<file path="src/rtl/enc_snapshot_sched_pkg.sv">
// Shared constants, state encoding and address helpers for the encoder snapshot scheduler.
// Optional build macro: SNAP_TIMESTAMP_EN (timestamp word at snapshot index 15).
package enc_snapshot_sched_pkg;

  localparam logic [3:0] ADDR_MAIN     = 4'h0;
  localparam logic [3:0] OFF_ENC_DATA  = 4'h1;
  localparam logic [3:0] OFF_PER_DATA  = 4'h2;
  localparam logic [3:0] OFF_FREQ_DATA = 4'h3;

  localparam logic [1:0] SNAP_FIELD_ENC  = 2'd0;
  localparam logic [1:0] SNAP_FIELD_PER  = 2'd1;
  localparam logic [1:0] SNAP_FIELD_FREQ = 2'd2;
  localparam logic [3:0] SNAP_TS_IDX     = 4'hF;

  typedef enum logic [1:0] {
    StIdle = 2'd0,
    StHost = 2'd1,
    StSnap = 2'd2,
    StSwap = 2'd3
  } sched_state_e;

  function automatic logic [3:0] field_offset(input logic [1:0] field);
    case (field)
      SNAP_FIELD_ENC:  field_offset = OFF_ENC_DATA;
      SNAP_FIELD_PER:  field_offset = OFF_PER_DATA;
      default:         field_offset = OFF_FREQ_DATA;
    endcase
  endfunction

  // chan is zero-based here; the encoder register map numbers channels from 1.
  function automatic logic [15:0] snap_addr(input logic [1:0] chan, input logic [1:0] field);
    snap_addr = {ADDR_MAIN, 4'h0, {2'b00, chan} + 4'd1, field_offset(field)};
  endfunction

endpackage

</file>
<file path="src/rtl/enc_snapshot_sched_dbuf.sv">
// Ping-pong 2x16x32 snapshot store: writes go to the back bank, reads come from the front bank.
module snap_dbuf (
  input  logic        clk,
  input  logic        reset,
  input  logic        we,
  input  logic [3:0]  waddr,
  input  logic [31:0] wdata,
  input  logic        swap,
  input  logic [3:0]  raddr,
  output logic [31:0] rdata
);

  logic [31:0] mem_q [2][16];
  logic        sel_q;
  logic        back;

  assign back  = ~sel_q;
  assign rdata = mem_q[sel_q][raddr];

  always_ff @(posedge clk) begin
    if (reset) begin
      sel_q <= 1'b0;
      for (int b = 0; b < 2; b++) begin
        for (int w = 0; w < 16; w++) begin
          mem_q[b][w] <= 32'h0;
        end
      end
    end else begin
      if (we) mem_q[back][waddr] <= wdata;
      if (swap) sel_q <= ~sel_q;
    end
  end

endmodule

</file>
<file path="src/rtl/enc_snapshot_sched.sv">
// Shares the encoder read port between a double-buffered snapshot engine and host reads.
// Optional build macro: SNAP_TIMESTAMP_EN.
module enc_snapshot_sched
  import enc_snapshot_sched_pkg::*;
#(
  parameter int unsigned NUM_CHAN = 4,
  parameter int unsigned SEQ_W    = 8
) (
  input  logic             sysclk,
  input  logic             reset,
  input  logic             sample_req,
  input  logic             host_rd,
  input  logic [15:0]      host_raddr,
  output logic             host_ready,
  output logic [31:0]      host_rdata,
  output logic             host_rvalid,
  output logic [15:0]      enc_raddr,
  input  logic [31:0]      enc_rdata,
  input  logic [3:0]       snap_raddr,
  output logic [31:0]      snap_rdata,
  output logic             snap_valid,
  output logic [SEQ_W-1:0] snap_seq,
  output logic             busy,
  output logic             snap_overrun,
  input  logic             clr_overrun
);

  localparam logic [1:0] LastChan = 2'(NUM_CHAN - 1);

  sched_state_e state_q, state_d;
  logic [1:0]   chan_q, chan_d, field_q, field_d;
  logic         pend_q, pend_d;
  logic [15:0]  addr_q, addr_d;
  logic [31:0]  host_rdata_q;
  logic         host_rvalid_q, valid_q, ovr_q, ovr_set;
  logic [SEQ_W-1:0] seq_q;
  logic         host_acc, accept;
  logic         buf_we, buf_swap;
  logic [3:0]   buf_waddr;
  logic [31:0]  buf_wdata;

`ifdef SNAP_TIMESTAMP_EN
  logic [31:0] ts_cnt_q, ts_q;

  always_ff @(posedge sysclk) begin
    if (reset) begin
      ts_cnt_q <= 32'h0;
      ts_q     <= 32'h0;
    end else begin
      ts_cnt_q <= ts_cnt_q + 32'd1;
      if (accept) ts_q <= ts_cnt_q;
    end
  end
`endif

  assign host_ready = ~(pend_q | (state_q == StHost));
  assign host_acc   = host_rd & host_ready;
  assign busy       = (state_q == StSnap);
  assign ovr_set    = sample_req & ((state_q == StSnap) | (state_q == StSwap));

  always_comb begin
    state_d   = state_q;
    chan_d    = chan_q;
    field_d   = field_q;
    pend_d    = pend_q;
    addr_d    = addr_q;
    accept    = 1'b0;
    enc_raddr = 16'h0;
    buf_we    = 1'b0;
    buf_swap  = 1'b0;
    buf_waddr = {chan_q, field_q};
    buf_wdata = enc_rdata;
    unique case (state_q)
      StIdle: begin
        if (sample_req) begin
          accept  = 1'b1;
          state_d = StSnap;
          chan_d  = 2'd0;
          field_d = 2'd0;
          if (host_acc) begin
            pend_d = 1'b1;
            addr_d = host_raddr;
          end
        end else if (host_acc) begin
          state_d = StHost;
          addr_d  = host_raddr;
        end else if (pend_q) begin
          state_d = StHost;
          pend_d  = 1'b0;
        end
      end
      StHost: begin
        enc_raddr = addr_q;
        if (sample_req) begin
          accept  = 1'b1;
          state_d = StSnap;
          chan_d  = 2'd0;
          field_d = 2'd0;
        end else begin
          state_d = StIdle;
        end
      end
      StSnap: begin
        enc_raddr = snap_addr(chan_q, field_q);
        buf_we    = 1'b1;
        if (host_acc) begin
          pend_d = 1'b1;
          addr_d = host_raddr;
        end
        if (field_q == SNAP_FIELD_FREQ) begin
          field_d = 2'd0;
          if (chan_q == LastChan) state_d = StSwap;
          else                    chan_d  = chan_q + 2'd1;
        end else begin
          field_d = field_q + 2'd1;
        end
      end
      StSwap: begin
        buf_swap = 1'b1;
`ifdef SNAP_TIMESTAMP_EN
        buf_we    = 1'b1;
        buf_waddr = SNAP_TS_IDX;
        buf_wdata = ts_q;
`endif
        if (host_acc) addr_d = host_raddr;
        // A waiting host read takes the port straight after the swap.
        if (pend_q | host_acc) begin
          state_d = StHost;
          pend_d  = 1'b0;
        end else begin
          state_d = StIdle;
        end
      end
      default: state_d = StIdle;
    endcase
  end

  always_ff @(posedge sysclk) begin
    if (reset) begin
      state_q       <= StIdle;
      chan_q        <= 2'd0;
      field_q       <= 2'd0;
      pend_q        <= 1'b0;
      addr_q        <= 16'h0;
      host_rdata_q  <= 32'h0;
      host_rvalid_q <= 1'b0;
      valid_q       <= 1'b0;
      seq_q         <= '0;
      ovr_q         <= 1'b0;
    end else begin
      state_q       <= state_d;
      chan_q        <= chan_d;
      field_q       <= field_d;
      pend_q        <= pend_d;
      addr_q        <= addr_d;
      host_rvalid_q <= (state_q == StHost);
      if (state_q == StHost) host_rdata_q <= enc_rdata;
      if (state_q == StSwap) begin
        seq_q   <= seq_q + 1'b1;
        valid_q <= 1'b1;
      end
      ovr_q <= ovr_set | (ovr_q & ~clr_overrun);
    end
  end

  assign host_rdata   = host_rdata_q;
  assign host_rvalid  = host_rvalid_q;
  assign snap_valid   = valid_q;
  assign snap_seq     = seq_q;
  assign snap_overrun = ovr_q;

  snap_dbuf u_dbuf (
    .clk   (sysclk),
    .reset (reset),
    .we    (buf_we),
    .waddr (buf_waddr),
    .wdata (buf_wdata),
    .swap  (buf_swap),
    .raddr (snap_raddr),
    .rdata (snap_rdata)
  );

endmodule
</file>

- [ASSIGNMENT] Repeat the lines from the first one in the records through the line containing "assign rdata = mem_q[sel_q][raddr];", exactly as written, and nothing else.

- [EXPECTED ANSWER]
<file path="src/rtl/enc_snapshot_sched_pkg.sv">
// Shared constants, state encoding and address helpers for the encoder snapshot scheduler.
// Optional build macro: SNAP_TIMESTAMP_EN (timestamp word at snapshot index 15).
package enc_snapshot_sched_pkg;

  localparam logic [3:0] ADDR_MAIN     = 4'h0;
  localparam logic [3:0] OFF_ENC_DATA  = 4'h1;
  localparam logic [3:0] OFF_PER_DATA  = 4'h2;
  localparam logic [3:0] OFF_FREQ_DATA = 4'h3;

  localparam logic [1:0] SNAP_FIELD_ENC  = 2'd0;
  localparam logic [1:0] SNAP_FIELD_PER  = 2'd1;
  localparam logic [1:0] SNAP_FIELD_FREQ = 2'd2;
  localparam logic [3:0] SNAP_TS_IDX     = 4'hF;

  typedef enum logic [1:0] {
    StIdle = 2'd0,
    StHost = 2'd1,
    StSnap = 2'd2,
    StSwap = 2'd3
  } sched_state_e;

  function automatic logic [3:0] field_offset(input logic [1:0] field);
    case (field)
      SNAP_FIELD_ENC:  field_offset = OFF_ENC_DATA;
      SNAP_FIELD_PER:  field_offset = OFF_PER_DATA;
      default:         field_offset = OFF_FREQ_DATA;
    endcase
  endfunction

  // chan is zero-based here; the encoder register map numbers channels from 1.
  function automatic logic [15:0] snap_addr(input logic [1:0] chan, input logic [1:0] field);
    snap_addr = {ADDR_MAIN, 4'h0, {2'b00, chan} + 4'd1, field_offset(field)};
  endfunction

endpackage

</file>
<file path="src/rtl/enc_snapshot_sched_dbuf.sv">
// Ping-pong 2x16x32 snapshot store: writes go to the back bank, reads come from the front bank.
module snap_dbuf (
  input  logic        clk,
  input  logic        reset,
  input  logic        we,
  input  logic [3:0]  waddr,
  input  logic [31:0] wdata,
  input  logic        swap,
  input  logic [3:0]  raddr,
  output logic [31:0] rdata
);

  logic [31:0] mem_q [2][16];
  logic        sel_q;
  logic        back;

  assign back  = ~sel_q;
  assign rdata = mem_q[sel_q][raddr];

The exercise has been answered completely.